Disclosure of Invention
In view of this, embodiments of the present application provide a method and an apparatus for resource monitoring based on YARN, and a terminal device, so as to solve the problem in the prior art that a task cannot be executed or is executed too slowly due to busy system and insufficient operating resources in a distributed system based on YARN.
A first aspect of the embodiments of the present application provides a method for monitoring resources based on YARN, which is characterized by including:
in a target time period, acquiring running state information of each executed target task through a YARN interface every other first preset time, wherein the running state information comprises running time and the size of resources occupied by running;
and if the target task is detected to have an abnormal task, terminating the abnormal task, wherein the abnormal task is a task with the running time length exceeding a running time length threshold value and/or the size of the resource occupied by the running task exceeding a preset resource threshold value.
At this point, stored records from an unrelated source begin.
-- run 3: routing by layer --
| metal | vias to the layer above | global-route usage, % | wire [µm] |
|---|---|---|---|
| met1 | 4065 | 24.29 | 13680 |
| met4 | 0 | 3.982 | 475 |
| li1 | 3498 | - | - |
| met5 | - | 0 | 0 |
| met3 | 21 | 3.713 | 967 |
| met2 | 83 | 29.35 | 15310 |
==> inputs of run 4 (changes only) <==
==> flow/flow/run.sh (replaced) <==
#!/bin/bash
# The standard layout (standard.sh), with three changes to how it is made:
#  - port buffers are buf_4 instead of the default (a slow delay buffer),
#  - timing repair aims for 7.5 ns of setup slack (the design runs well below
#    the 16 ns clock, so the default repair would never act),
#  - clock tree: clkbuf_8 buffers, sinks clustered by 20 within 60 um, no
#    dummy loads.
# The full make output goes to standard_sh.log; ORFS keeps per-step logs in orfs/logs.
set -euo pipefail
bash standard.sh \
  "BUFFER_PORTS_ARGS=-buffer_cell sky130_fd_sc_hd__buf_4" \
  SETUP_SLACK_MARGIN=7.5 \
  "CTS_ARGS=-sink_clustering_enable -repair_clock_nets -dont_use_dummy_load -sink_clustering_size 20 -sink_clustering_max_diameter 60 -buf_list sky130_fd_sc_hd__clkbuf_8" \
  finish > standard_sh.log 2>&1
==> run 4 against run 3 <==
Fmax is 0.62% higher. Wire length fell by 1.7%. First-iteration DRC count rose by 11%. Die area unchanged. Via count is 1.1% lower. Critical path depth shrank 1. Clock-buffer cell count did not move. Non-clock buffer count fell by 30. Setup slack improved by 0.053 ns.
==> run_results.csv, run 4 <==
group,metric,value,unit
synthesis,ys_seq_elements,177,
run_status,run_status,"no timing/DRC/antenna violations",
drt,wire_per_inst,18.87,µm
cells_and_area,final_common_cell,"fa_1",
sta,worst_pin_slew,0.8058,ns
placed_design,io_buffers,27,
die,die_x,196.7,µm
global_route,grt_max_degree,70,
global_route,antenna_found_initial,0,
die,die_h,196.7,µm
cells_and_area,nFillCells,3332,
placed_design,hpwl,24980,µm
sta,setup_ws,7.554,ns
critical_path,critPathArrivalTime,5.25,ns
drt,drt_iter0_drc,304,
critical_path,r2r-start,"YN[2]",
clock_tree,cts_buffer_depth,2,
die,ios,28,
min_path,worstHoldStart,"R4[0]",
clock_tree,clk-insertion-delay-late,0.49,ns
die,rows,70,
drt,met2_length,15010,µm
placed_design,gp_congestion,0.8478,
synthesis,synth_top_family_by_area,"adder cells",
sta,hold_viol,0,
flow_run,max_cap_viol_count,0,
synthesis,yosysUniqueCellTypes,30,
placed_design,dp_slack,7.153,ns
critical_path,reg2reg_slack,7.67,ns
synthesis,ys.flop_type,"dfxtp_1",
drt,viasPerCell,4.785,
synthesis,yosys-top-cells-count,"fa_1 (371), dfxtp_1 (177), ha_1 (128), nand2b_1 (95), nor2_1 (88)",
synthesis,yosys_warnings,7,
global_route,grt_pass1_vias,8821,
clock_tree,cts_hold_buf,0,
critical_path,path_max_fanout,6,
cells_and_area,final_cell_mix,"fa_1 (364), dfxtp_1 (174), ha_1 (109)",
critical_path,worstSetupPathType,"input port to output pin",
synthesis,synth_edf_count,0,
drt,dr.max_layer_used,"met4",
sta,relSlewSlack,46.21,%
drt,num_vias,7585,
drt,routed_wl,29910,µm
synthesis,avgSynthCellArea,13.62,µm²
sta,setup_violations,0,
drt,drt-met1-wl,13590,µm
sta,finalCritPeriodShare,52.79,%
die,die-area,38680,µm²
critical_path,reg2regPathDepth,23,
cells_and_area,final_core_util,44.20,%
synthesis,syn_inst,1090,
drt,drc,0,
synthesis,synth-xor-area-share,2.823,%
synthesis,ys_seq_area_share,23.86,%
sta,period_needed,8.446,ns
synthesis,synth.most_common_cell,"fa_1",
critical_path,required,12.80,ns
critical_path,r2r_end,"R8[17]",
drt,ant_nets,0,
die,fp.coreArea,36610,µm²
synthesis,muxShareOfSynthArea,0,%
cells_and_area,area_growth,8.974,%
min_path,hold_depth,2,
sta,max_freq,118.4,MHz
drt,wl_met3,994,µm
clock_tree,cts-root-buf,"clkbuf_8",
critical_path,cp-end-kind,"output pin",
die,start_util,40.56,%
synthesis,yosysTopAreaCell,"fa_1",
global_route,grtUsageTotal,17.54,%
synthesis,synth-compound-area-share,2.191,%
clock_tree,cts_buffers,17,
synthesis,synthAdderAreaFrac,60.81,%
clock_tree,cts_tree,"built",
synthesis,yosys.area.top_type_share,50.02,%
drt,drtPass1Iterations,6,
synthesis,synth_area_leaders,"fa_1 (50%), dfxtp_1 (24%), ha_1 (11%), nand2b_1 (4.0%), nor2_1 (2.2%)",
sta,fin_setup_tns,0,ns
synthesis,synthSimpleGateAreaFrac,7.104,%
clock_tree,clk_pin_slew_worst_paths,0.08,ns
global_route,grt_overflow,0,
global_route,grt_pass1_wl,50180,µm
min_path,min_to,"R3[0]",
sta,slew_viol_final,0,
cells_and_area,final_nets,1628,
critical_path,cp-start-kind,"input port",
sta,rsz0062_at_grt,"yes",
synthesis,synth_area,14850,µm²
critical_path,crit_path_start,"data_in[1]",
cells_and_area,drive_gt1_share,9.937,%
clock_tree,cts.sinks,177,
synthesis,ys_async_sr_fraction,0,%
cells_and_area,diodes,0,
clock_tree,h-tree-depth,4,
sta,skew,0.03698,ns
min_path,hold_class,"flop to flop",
This is an optimization exercise on Yosys and OpenROAD, whose aim is small area, not a production implementation. The RTL was checked by simulation tests, not by an equivalence proof against the original design. No driver is modelled on the clock port, so clocking that relies on it looks cheaper here than on a real chip. Power figures rest on the tool's default switching activity, not on a simulated workload.

==> flow/design.v (excerpt) <==
module uart_box
(
input  wire        CLK,
input  wire        RST,
input  wire        I_STB,
input  wire [7:0]  I_DATA,
output wire        I_ACK,
output wire        O_TxD,
input  wire        I_RxD,
output wire        O_STB,
output wire [7:0]  O_DATA,
input  wire        O_ACK,
input  wire [15:0] CFG_CLK_DIV
);
reg ph;
always @(posedge CLK or posedge RST)
 if (RST)  ph <= 1'b0;
 else      ph <= ~ph;
serial_tx_box tx
(
.CLK        (CLK),
.RST        (RST),
.PH         (ph),
.I_STB      (I_STB),
.I_DATA     (I_DATA),
.I_ACK      (I_ACK),
.O_TxD      (O_TxD),
.CFG_CLK_DIV(CFG_CLK_DIV)
);
serial_rx_box rx
(
.CLK        (CLK),
.RST        (RST),
.PH         (ph),
.I_RxD      (I_RxD),
.O_STB      (O_STB),
.O_DATA     (O_DATA),
.O_ACK      (O_ACK),
.CFG_CLK_DIV(CFG_CLK_DIV)
);
endmodule
Size in the first run: ~1,800 cells after synthesis, roughly 610 flip-flops, about 40 I/O pins, ~0.020 mm^2 of cells after synthesis.
Settings: LEC_CHECK=0, CAP_MARGIN=20, CORE_MARGIN=2, CORE_UTILIZATION=80, CTS_BUF_LIST=sky130_fd_sc_hd__clkbuf_8, CTS_CLUSTER_DIAMETER=120, CTS_CLUSTER_SIZE=16, SLEW_MARGIN=20, SYNTH_HIERARCHICAL=1; clock period 10.0 ns.
standard.sh (not shown) runs the stock make flow with config.mk's settings and CLKGATE_MAP_FILE= SYNTH_SCRIPT=/design/flow/synth_recipe.tcl, a recipe that flattens the netlist after the stock synthesis.
==> flow/flow/run.sh <==
#!/bin/bash
# Layout flow: the standard ORFS flow (standard.sh, unchanged synthesis) with two settings
# changed through ORFS's own variables:
#  - clock tree: clkbuf_8 buffers, clusters of at most 18 sinks, no dummy loads
#  - port buffers: sky130_fd_sc_hd__buf_1 on every input and output port
# Each tool's full output stays in orfs/logs/ (ORFS's per-step logs) and in flow_make.log here.
set -euo pipefail
export CTS_ARGS="-sink_clustering_enable -repair_clock_nets -dont_use_dummy_load -buf_list sky130_fd_sc_hd__clkbuf_8 -sink_clustering_size 18 -sink_clustering_max_diameter 120"
export BUFFER_PORTS_ARGS="-buffer_cell sky130_fd_sc_hd__buf_1"
bash standard.sh > flow_make.log 2>&1
Rerun with:
==> flow/flow/run.sh (replaced) <==
#!/bin/bash
# Layout flow: the standard ORFS flow (standard.sh, unchanged synthesis) with two settings
# changed through ORFS's own variables:
#  - clock tree: clkbuf_4 buffers, clusters of at most 10 sinks, no dummy loads
#  - port buffers: sky130_fd_sc_hd__buf_1 on every input and output port
# Each tool's full output stays in orfs/logs/ (ORFS's per-step logs) and in flow_make.log here.
set -euo pipefail
export CTS_ARGS="-sink_clustering_enable -repair_clock_nets -dont_use_dummy_load -buf_list sky130_fd_sc_hd__clkbuf_4 -sink_clustering_size 10 -sink_clustering_max_diameter 60"
export BUFFER_PORTS_ARGS="-buffer_cell sky130_fd_sc_hd__buf_1"
bash standard.sh > flow_make.log 2>&1
--- a/flow/config.mk
+++ b/flow/config.mk
@@ -9,3 +9,3 @@
 export CORE_MARGIN = 2
-export CORE_UTILIZATION = 80
+export CORE_UTILIZATION = 70
 export CTS_BUF_LIST = sky130_fd_sc_hd__clkbuf_8
The new run finished clean.
Worst hold slack gets better by 0.0036 ns.
Die area came out higher by roughly a tenth.
Wire length fell by a little under a tenth.
Sequential cell count is unchanged.
Synthesized cell count does not change.
Via count decreases by a few percent.
Maximum frequency decreases by a few percent.
First-iteration DRC count came out lower by about a fifth.
Cell count increases by a few percent.
Final area came out higher slightly.
Clock-buffer cell count increases by 32.


## P
uart_box, a different RTL version from the one above (not shown whole).
For scale: ~610 flip-flops, roughly 40 I/O pins, about 20000 um^2 of cells after synthesis.
==> flow/config.mk <==
export PLATFORM = sky130hd
export DESIGN_NAME = uart_box
export DESIGN_NICKNAME = uart_box
export VERILOG_FILES = /design/flow/design.v
export SDC_FILE = /design/flow/constraint.sdc
export NUM_CORES = 4
export LEC_CHECK = 0
export CAP_MARGIN = 20
export CORE_MARGIN = 2
export CORE_UTILIZATION = 50
export CTS_BUF_LIST = sky130_fd_sc_hd__clkbuf_8
export CTS_CLUSTER_DIAMETER = 120
export CTS_CLUSTER_SIZE = 16
export SLEW_MARGIN = 20
export SYNTH_HIERARCHICAL = 1
==> flow/constraint.sdc <==
create_clock -name core_clock -period 10.0 [get_ports {CLK}]
set_input_delay 2.0000 -clock core_clock [delete_from_list [all_inputs] [get_ports {CLK}]]
set_output_delay 2.0000 -clock core_clock [all_outputs]
set_load 0.01 [all_outputs]
==> flow/flow/run.sh <==
#!/bin/bash
# Layout flow: the standard ORFS flow (standard.sh, unchanged synthesis) with two settings
# changed through ORFS's own variables:
#  - clock tree: clkbuf_8 buffers, clusters of at most 18 sinks, no dummy loads
#  - port buffers: sky130_fd_sc_hd__buf_1 on every input and output port
# Each tool's full output stays in orfs/logs/ (ORFS's per-step logs) and in flow_make.log here.
set -euo pipefail
export CTS_ARGS="-sink_clustering_enable -repair_clock_nets -dont_use_dummy_load -buf_list sky130_fd_sc_hd__clkbuf_8 -sink_clustering_size 18 -sink_clustering_max_diameter 120"
export BUFFER_PORTS_ARGS="-buffer_cell sky130_fd_sc_hd__buf_1"
bash standard.sh > flow_make.log 2>&1
diff inputs: P => Q
==> flow/flow/run.sh <==
#!/bin/bash
# Layout flow: the standard ORFS flow (standard.sh, unchanged synthesis) with settings changed
# through ORFS's own variables and step hooks:
#  - clock tree: clkbuf_8 buffers, clusters of at most 16 sinks, no dummy loads
#  - port buffers: sky130_fd_sc_hd__buf_1 on every input and output port
#  - after clock tree: power recovery downsizing (flow/recover.tcl)
# Each tool's full output stays in orfs/logs/ (ORFS's per-step logs) and in flow_make.log here.
set -euo pipefail
F="$(pwd)/flow"
export CTS_ARGS="-sink_clustering_enable -repair_clock_nets -dont_use_dummy_load -buf_list sky130_fd_sc_hd__clkbuf_8 -sink_clustering_size 16 -sink_clustering_max_diameter 120"
export BUFFER_PORTS_ARGS="-buffer_cell sky130_fd_sc_hd__buf_1"
export POST_CTS_TCL="$F/recover.tcl"
bash standard.sh > flow_make.log 2>&1
==> flow/flow/recover.tcl (new file) <==
# POST_CTS hook: downsize cells on paths with slack to spare, then legalize again.
repair_timing -recover_power 100
detailed_placement
check_placement -verbose
--- outcome ---
Between Q and P, it is Q whose maximum frequency is lower, by 17 MHz.
Lower peak supply drop among P and Q: P
Comparing P and Q, the higher non-clock buffer count was measured on Q.
From P to Q the numbers moved as follows: share of post-route cells with drive strength above 1 held steady, setup slack now smaller, number of non-filler instances in the completed layout went up about 0.37%.
P and Q ended up with nearly the same first-pass GRT wire length.
Q vs P on detailed-router iteration count before antenna repair: Q is the lower one.
--- input diff Q..R ---
Settings: changing CORE_UTILIZATION from 50 to 70.
==> flow/flow/run.sh <==
#!/bin/bash
# Layout flow: the standard ORFS flow (standard.sh, unchanged synthesis) with two settings
# changed through ORFS's own variables:
#  - clock tree: clkbuf_8 buffers, clusters of at most 18 sinks, no dummy loads
#  - port buffers: sky130_fd_sc_hd__buf_1 on every input and output port
# Each tool's full output stays in orfs/logs/ (ORFS's per-step logs) and in flow_make.log here.
set -euo pipefail
export CTS_ARGS="-sink_clustering_enable -repair_clock_nets -dont_use_dummy_load -buf_list sky130_fd_sc_hd__clkbuf_8 -sink_clustering_size 18 -sink_clustering_max_diameter 120"
export BUFFER_PORTS_ARGS="-buffer_cell sky130_fd_sc_hd__buf_1"
bash standard.sh > flow_make.log 2>&1
removed: flow/flow/recover.tcl
==> summary.txt <==
On routed via count divided by cell count: between Q and R, it ends up lower for Q. Looking at the reports, R completed the entire flow and the layout it produced met the timing, design-rule and antenna checks. The lower area of the die came out of R. R against Q: proportion of power drawn by the clock network down 1.2 points; total routed wirelength has decreased.
> inputs changed (R -> S)
Settings: a change of CORE_UTILIZATION from 70 to 50.
==> flow/run.sh (new file) <==
#!/bin/bash
# synth_recipe.tcl (not shown) runs the flow's synth.tcl, then flattens the netlist and writes it again
# the make line also repeats each setting of config.mk as NAME=value (left out here)
make -C /OpenROAD-flow-scripts/flow DESIGN_CONFIG=/design/flow/config.mk WORK_HOME=/design/flow/orfs CLKGATE_MAP_FILE= SYNTH_SCRIPT=/design/flow/synth_recipe.tcl finish
removed: flow/flow/run.sh
removed: flow/standard.sh
### Flow results
Largest voltage drop on the vdd net for S is lower than for R. Looking at standard-cell row count, S sits 12 higher than R does. NOTE: utilization of the core after routing in S falls short of that of R. Comparing highest clock frequency the design can meet for R and S, the smaller number came from S. [compare] base=R new=S: combinational share of power lost 0.2 points; fraction of the cycle the final worst path needs picked up an extra 7.1 points; power share of the clock group picked up an extra 1.6 points; clock power picked up an extra about 10%; routed wire length picked up an extra 4.2%.

[port drivers added, routing unchanged]
How much do the figures lean on ideal ports? The routed layouts below were timed once more, with nothing changed but the port constraints. Step 1 assumes that a clkbuf_16 drives the clock port and a buf_2 every other input. Step 2 times the ports against the registers' clock, not the clock port: input delays grow and output delays shrink by t, the midpoint of the rising clock arrivals with the driver on. a / b / c = ideal ports / drivers / drivers and shift; a / b = the first two.
run	t (ns)	setup slack, ns	worst hold slack (ns)	pins driven straight from the clock port
the first run of note 1	0.609	5.090 / 5.070 / 5.070	0.361 / 0.361 / 0.361	1
the second run of note 1	0.746	4.903 / 4.865 / 4.865	0.364 / 0.364 / 0.364	1
P	0.664	4.695 / 4.665 / 4.568	0.360 / 0.360 / 0.360	1
Q	0.666	4.176 / 4.148 / 4.148	0.357 / 0.357 / 0.357	1
R	0.605	4.120 / 4.093 / 4.093	0.362 / 0.362 / 0.362	1
S	0.674	3.410 / 3.386 / 3.386	0.358 / 0.358 / 0.358	1
After both steps every run listed still meets setup and hold. For P, which loses most, drivers alone change the setup slack by -0.030 ns; drivers and shift together by -0.127 ns.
Further, before the target task is specifically a task other than the task white list and the running state information of each executed target task is acquired through the YARN interface every preset time interval in the target time period, the method further includes:
and setting a task white list.
Further, before acquiring the running state information of each executing target task through the YARN interface every first preset time within the target time period, the method further includes:
receiving a setting instruction, setting a target time period and a first preset time according to the setting instruction, and setting an operation time threshold and/or a preset resource threshold according to the setting instruction.
Further, after the step of terminating the abnormal task if it is detected that the abnormal task exists in the target task, the method further includes:
storing the information of the abnormal task into a list to be processed;
and executing the tasks in the list to be processed in the non-target time period.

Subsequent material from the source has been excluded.